* [ASSIGNMENT]: Set down exactly the lines that run from the line with "function automatic strobe_ev_e" to the end of the data, and nothing else.

* [EXTRACTED MATERIAL]:
--- config.mk ---
export PLATFORM = sky130hd
export DESIGN_NAME = desc_xfer
export DESIGN_NICKNAME = d
export VERILOG_FILES = /design/src/rtl/desc_xfer_pkg.sv /design/src/rtl/desc_xfer_dp.sv /design/src/rtl/desc_xfer_ctrl.sv /design/src/rtl/desc_xfer.sv
export SDC_FILE = /design/constraint.sdc
export NUM_CORES = 1
export LEC_CHECK = 0
export CAP_MARGIN = 15
export CORE_MARGIN = 3
export CORE_UTILIZATION = 49
export DETAILED_ROUTE_END_ITERATION = 8
export PLACE_DENSITY = 0.84
export SKIP_CTS_REPAIR_TIMING = 1
export SLEW_MARGIN = 10
export SYNTH_ARGS = -nofsm -noshare
export SYNTH_HDL_FRONTEND = slang
export SYNTH_SLANG_ARGS = --single-unit
--- constraint.sdc ---
create_clock -name clk -period 3.42 [get_ports clk]
set_input_delay 0.342 -clock clk [delete_from_list [all_inputs] [get_ports clk]]
set_output_delay 0.342 -clock clk [all_outputs]
set_load 0.1 [all_outputs]
--- src/rtl/desc_xfer_pkg.sv ---
package desc_xfer_pkg;

  typedef enum logic [1:0] {
    CM_NORMAL = 2'd0,
    CM_REPEAT = 2'd1,
    CM_BLOCK  = 2'd2,
    CM_ALT    = 2'd3
  } cnt_mode_e;

  localparam int CHAIN_BIT = 7;
  localparam int ISEL_BIT  = 6;

  // strobes from control to datapath
  typedef struct packed {
    logic load;
    logic latchRd;
    logic step;
    logic disarm;
  } dp_strobe_t;

  // condition flags from datapath to control
  typedef struct packed {
    logic      armed;
    logic      oddWord;
    logic      unitEnds;
    logic      chainOn;
    logic      irqEvery;
    cnt_mode_e mode;
  } dp_status_t;

endpackage

--- src/rtl/desc_xfer_dp.sv ---
module desc_xfer_dp
  import desc_xfer_pkg::*;
#(
  parameter int ADDR_W = 24,
  parameter int DATA_W = 16,
  parameter int CNT_W  = 16
) (
  input  logic              clk,
  input  logic              rstN,
  input  dp_strobe_t        strobe,
  input  logic [ADDR_W-1:0] descSrc,
  input  logic [ADDR_W-1:0] descDst,
  input  logic [CNT_W-1:0]  descCount,
  input  logic [7:0]        descMode,
  input  logic [1:0]        descCntMode,
  input  logic              descWord,
  input  logic              descSrcInc,
  input  logic              descDstInc,
  input  logic              memWrite,
  input  logic [DATA_W-1:0] memRdata,
  output logic [ADDR_W-1:0] memAddr,
  output logic [DATA_W-1:0] memWdata,
  output logic              memWord,
  output dp_status_t        status,
  output logic [ADDR_W-1:0] srcNow,
  output logic [ADDR_W-1:0] dstNow,
  output logic [CNT_W-1:0]  countNow
);

  localparam int HALF = CNT_W / 2;
  localparam int BYTE_W = 8;

  logic [ADDR_W-1:0] srcQ, dstQ, srcBaseQ, dstBaseQ;
  logic [CNT_W-1:0]  cntQ;
  logic              chainQ, iselQ, wordQ, srcIncQ, dstIncQ, armedQ;
  cnt_mode_e         modeQ;
  logic [DATA_W-1:0] dataQ;

  logic [ADDR_W-1:0] unitSize;
  logic [ADDR_W-1:0] srcAdv, dstAdv;
  logic [HALF-1:0]   hiByte, loByte;
  logic              loIsOne, fullIsOne;

  assign unitSize  = wordQ ? ADDR_W'(2) : ADDR_W'(1);
  assign srcAdv    = srcIncQ ? srcQ + unitSize : srcQ;
  assign dstAdv    = dstIncQ ? dstQ + unitSize : dstQ;
  assign hiByte    = cntQ[CNT_W-1:HALF];
  assign loByte    = cntQ[HALF-1:0];
  assign loIsOne   = (loByte == HALF'(1));
  assign fullIsOne = (cntQ == CNT_W'(1));

  always_comb begin
    status.armed    = armedQ;
    status.oddWord  = wordQ & (srcQ[0] | dstQ[0]);
    status.chainOn  = chainQ;
    status.irqEvery = iselQ;
    status.mode     = modeQ;
    case (modeQ)
      CM_REPEAT, CM_BLOCK: status.unitEnds = loIsOne;
      default:             status.unitEnds = fullIsOne;
    endcase
  end

  // descriptor registers and per-unit update
  always_ff @(posedge clk or negedge rstN) begin
    if (!rstN) begin
      srcQ     <= '0;
      dstQ     <= '0;
      srcBaseQ <= '0;
      dstBaseQ <= '0;
      cntQ     <= '0;
      chainQ   <= 1'b0;
      iselQ    <= 1'b0;
      wordQ    <= 1'b0;
      srcIncQ  <= 1'b0;
      dstIncQ  <= 1'b0;
      modeQ    <= CM_NORMAL;
    end else if (strobe.load) begin
      srcQ     <= descSrc;
      dstQ     <= descDst;
      srcBaseQ <= descSrc;
      dstBaseQ <= descDst;
      cntQ     <= descCount;
      chainQ   <= descMode[CHAIN_BIT];
      iselQ    <= descMode[ISEL_BIT];
      wordQ    <= descWord;
      srcIncQ  <= descSrcInc;
      dstIncQ  <= descDstInc;
      modeQ    <= cnt_mode_e'(descCntMode);
    end else if (strobe.step) begin
      case (modeQ)
        CM_REPEAT: begin
          if (loIsOne) begin
            cntQ[HALF-1:0] <= hiByte;
            srcQ           <= srcBaseQ;
            dstQ           <= dstBaseQ;
          end else begin
            cntQ[HALF-1:0] <= loByte - HALF'(1);
            srcQ           <= srcAdv;
            dstQ           <= dstAdv;
          end
        end
        CM_BLOCK: begin
          cntQ[HALF-1:0] <= loIsOne ? hiByte : loByte - HALF'(1);
          srcQ           <= srcAdv;
          dstQ           <= dstAdv;
        end
        default: begin
          cntQ <= cntQ - CNT_W'(1);
          srcQ <= srcAdv;
          dstQ <= dstAdv;
        end
      endcase
    end
  end

  always_ff @(posedge clk or negedge rstN) begin
    if (!rstN) armedQ <= 1'b0;
    else if (strobe.load) armedQ <= 1'b1;
    else if (strobe.disarm) armedQ <= 1'b0;
  end

  // read data latch: bytes are zero-extended
  generate
    if (DATA_W > BYTE_W) begin : g_wide
      always_ff @(posedge clk or negedge rstN) begin
        if (!rstN) dataQ <= '0;
        else if (strobe.latchRd)
          dataQ <= wordQ ? memRdata : {{(DATA_W-BYTE_W){1'b0}}, memRdata[BYTE_W-1:0]};
      end
    end else begin : g_narrow
      always_ff @(posedge clk or negedge rstN) begin
        if (!rstN) dataQ <= '0;
        else if (strobe.latchRd) dataQ <= memRdata;
      end
    end
  endgenerate

  assign memAddr  = memWrite ? dstQ : srcQ;
  assign memWdata = dataQ;
  assign memWord  = wordQ;
  assign srcNow   = srcQ;
  assign dstNow   = dstQ;
  assign countNow = cntQ;

endmodule
File: src/rtl/ds3oh_pkg.sv
package ds3oh_pkg;

  // Classification of what the framer presented at one falling edge.
  typedef enum logic [1:0] {
    EV_IDLE   = 2'd0,  // no strobe
    EV_ANCHOR = 2'd1,  // strobe together with the frame flag
    EV_STEP   = 2'd2,  // strobe alone
    EV_STRAY  = 2'd3   // frame flag without a strobe
  } strobe_ev_e;

  function automatic strobe_ev_e classify(input logic en, input logic frame);
    if (en && frame)  return EV_ANCHOR;
    if (en)           return EV_STEP;
    if (frame)        return EV_STRAY;
    return EV_IDLE;
  endfunction

  // True when the slot index is the final one of the multiframe.
  function automatic logic is_last_slot(input int unsigned idx, input int unsigned slots);
    return idx == slots - 1;
  endfunction

  // Index that follows idx; callers handle the wrap case separately.
  function automatic int unsigned slot_after(input int unsigned idx);
    return idx + 1;
  endfunction

  // True when an event consumes an overhead slot.
  function automatic logic is_strobe(input strobe_ev_e ev);
    return (ev == EV_ANCHOR) || (ev == EV_STEP);
  endfunction

endpackage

* [EXERCISE SOLUTION]:
  function automatic strobe_ev_e classify(input logic en, input logic frame);
    if (en && frame)  return EV_ANCHOR;
    if (en)           return EV_STEP;
    if (frame)        return EV_STRAY;
    return EV_IDLE;
  endfunction

  // True when the slot index is the final one of the multiframe.
  function automatic logic is_last_slot(input int unsigned idx, input int unsigned slots);
    return idx == slots - 1;
  endfunction

  // Index that follows idx; callers handle the wrap case separately.
  function automatic int unsigned slot_after(input int unsigned idx);
    return idx + 1;
  endfunction

  // True when an event consumes an overhead slot.
  function automatic logic is_strobe(input strobe_ev_e ev);
    return (ev == EV_ANCHOR) || (ev == EV_STEP);
  endfunction

endpackage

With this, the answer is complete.